Last week, a State Department spokesman said reports that Colombia had agreed to a US-funded testing program were accurate. The New York Times reported on July 6 that the Colombian government had agreed to such a program under US pressure. Washington's leverage here is undoubtedly growing as Colombia prepares to receive the bulk of a $US1.3 billion ($A2.22 billion) US aid package President Bill Clinton signed Thursday for stemming an explosion of cocaine production in the South American country.

The aid, much of it for military helicopters, would permit increased aerial eradication of coca crops using chemical herbicides already approved by Mayr's ministry. Armed leftist rebels entrenched in the coca regions have impeded fumigation, often firing on crop dusting planes.
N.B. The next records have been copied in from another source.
===== src/verilog/rcp_pkg.sv =====
// Purpose: Constants for the serial command interpreter of the tag reader.
// Assumes: 10 MHz clock, bytes arrive from a same-clock receiver.
// Notes: Register offsets are APB byte addresses.
// Summary of operation
// - LED override set stops automatic indicator driving; host commands control it.
// - LED g: green on red off, DG; r: red on, DR; n: both off, DN.
// - Settings command takes type and value; applies temporarily, stored copy untouched.
// - Settings byte: gain upper bits, sampling lower; 0x80 is gain 2, sampling 0.
// - Settings command answers D then the received type character.
// - Station-ID query returns the ID, delayed into a slot chosen by the ID.
// - Up to 253 slots, each 6 times 10 bit periods long.
// - Station ID only matters in binary mode; its reply uses version 1 framing.
// - Page lock takes a page byte, only two families; answers k plus page.
// - Lock failure answers C, F, N, O or R.
// - Login takes four password bytes; answers L, X wrong key, N no tag.
// - Select type restricts to one type, answers o plus type, not saved.
// - Type codes are case-sensitive; A is all, h and H differ.
// - Include type adds a type, answers o+ plus type.
// - Exclude type removes a type, answers o- plus type.
// - Noisy flag: only period cancels continuous read, other characters ignored.
package rcp_pkg;
	localparam logic [7:0] OFF_CTRL = 8'h00;
	localparam logic [7:0] OFF_STAT = 8'h04;
	localparam logic [7:0] OFF_IRQ  = 8'h08;
	localparam logic [7:0] OFF_MASK = 8'h0c;
	localparam logic [7:0] OFF_SET  = 8'h10;
	localparam int CTL_LED = 0;
	localparam int CTL_BIN = 1;
	localparam int CTL_NOISY = 2;
	localparam int CTL_ID_LO = 8;
	localparam int CTL_DIV_LO = 16;
	localparam logic [15:0] DIV_RESET = 16'h0411;
	localparam logic [7:0] ID_RESET = 8'h00;
	localparam logic [7:0] SLOT_MAX = 8'hfd;
	localparam int SLOT_BITS = 10;
	localparam int SLOT_CHARS = 6;
	localparam int NTYPE = 7;
	localparam logic [6:0] TYPES_ALL = 7'h7f;
	localparam logic [7:0] SET_RESET = 8'h84;
	localparam int GAIN_HI = 7;
	localparam int GAIN_LO = 6;
	localparam int SAMP_HI = 3;
	localparam int IRQ_DONE = 0;
	localparam int IRQ_BAD = 1;
	localparam int IRQ_STOP = 2;
	localparam logic [7:0] CH_D = 8'h44, CH_G = 8'h47, CH_R = 8'h52, CH_N = 8'h4e;
	localparam logic [7:0] CH_LG = 8'h67, CH_LR = 8'h72, CH_LN = 8'h6e;
	localparam logic [7:0] CH_LD = 8'h64, CH_LK = 8'h6b, CH_LL = 8'h6c, CH_LO = 8'h6f;
	localparam logic [7:0] CH_PLUS = 8'h2b, CH_MINUS = 8'h2d, CH_DOT = 8'h2e;
	localparam logic [7:0] CH_A = 8'h41, CH_U = 8'h55, CH_Z = 8'h5a, CH_T = 8'h54;
	localparam logic [7:0] CH_LH = 8'h68, CH_H = 8'h48, CH_Q = 8'h51;
	localparam logic [7:0] CH_C = 8'h43, CH_F = 8'h46, CH_O = 8'h4f, CH_X = 8'h58;
	localparam logic [7:0] CH_L = 8'h4c, CH_S = 8'h53, CH_QM = 8'h3f;
	localparam logic [2:0] TS_OK = 3'h0, TS_CRC = 3'h1, TS_FAIL = 3'h2, TS_NOTAG = 3'h3;
	localparam logic [2:0] TS_MODE = 3'h4, TS_RANGE = 3'h5, TS_KEY = 3'h6;
	typedef enum logic [2:0] {
		ST_IDLE = 3'b000,
		ST_ARG  = 3'b001,
		ST_EXEC = 3'b010,
		ST_TAG  = 3'b011,
		ST_SLOT = 3'b100,
		ST_SEND = 3'b101
	} rcp_state_e;
endpackage : rcp_pkg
The rebels and peasant coca farmers contend chemical spraying causes illnesses, and kills food crops as well as coca - not to mention forcing growers to cut down more virgin forest in order to replant their wilted crops.

The development of a safe, nontoxic, Fusarium-based herbicide that kills only the coca would "obviate these concerns" argued the spurned UN proposal, which was to be funded with a $US300,000 ($A511,683) grant from the US Department of Agriculture. But according to Mayr, many of the complaints about the approved herbicide - known as glyphosate - are highly exaggerated. He said it would be better to keep spraying glyphosate while developing biological alternatives than to introduce a potentially hazardous fungus.
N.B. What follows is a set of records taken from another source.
[src/rtl/upc_apb_front.sv]
`timescale 1ns/10ps
module upc_apb_front (
    // Clock and reset.
    input  wire logic                           pclk,
    input  wire logic                           presetn,
    // APB slave side.
    input  wire logic                           psel,
    input  wire logic                           penable,
    input  wire logic                           pwrite,
    input  wire logic [upc_pkg::UPC_ADDR_W-1:0] paddr,
    input  wire logic [31:0]                    pwdata,
    input  wire logic [3:0]                     pstrb,
    output logic      [31:0]                    prdata,
    output logic                                pready,
    output logic                                pslverr,
    // Register bank side.
    upc_req_if.front                            req
);
    import upc_pkg::*;

    logic        setup_w;
    logic        access_w;
    logic        hit_w;
    logic [31:0] prdata_q;
    logic        miss_q;

    ////////////////////////////////////////////////////////////////////////////
    // Address decode and byte-lane expansion.
    genvar gi;
    generate
        for (gi = 0; gi < UPC_NREG; gi++) begin : g_sel
            assign req.sel[gi] = (paddr == UPC_REG_OFF[gi]);
        end
        for (gi = 0; gi < UPC_NBYTE; gi++) begin : g_lane
            assign req.wmask[gi*8 +: 8] = {8{pstrb[gi]}};
        end
    endgenerate

    // Phases of a transfer; no wait states are ever inserted.
    assign setup_w   = psel & ~penable;
    assign access_w  = psel & penable;
    assign hit_w     = |req.sel;
    assign req.wr_en = access_w & pwrite & hit_w;
    assign req.wdata = pwdata;
    assign pready    = 1'b1;
    assign pslverr   = access_w & miss_q;
    assign prdata    = prdata_q;

    // Read data and the miss flag are caught in the setup cycle.
    always_ff @(posedge pclk or negedge presetn) begin
        if (!presetn) begin
            prdata_q <= 32'h0000_0000;
            miss_q   <= 1'b0;
        end else if (setup_w) begin
            prdata_q <= (hit_w && !pwrite) ? req.rdata : 32'h0000_0000;
            miss_q   <= ~hit_w;
        end
    end

endmodule : upc_apb_front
Amid complaints from environmentalists, the state of Florida last year ditched a plan to test a strain of Fusarium against marijuana crops. Colombians wonder why the US government is so eager to use it in their country. "Why apply it, even in a test, on Colombian territory and not in the United States?" Bogota's leading El Tiempo newspaper said in its editorial today. "Is destroying coca a mission to be carried out at any cost, without any considerations?"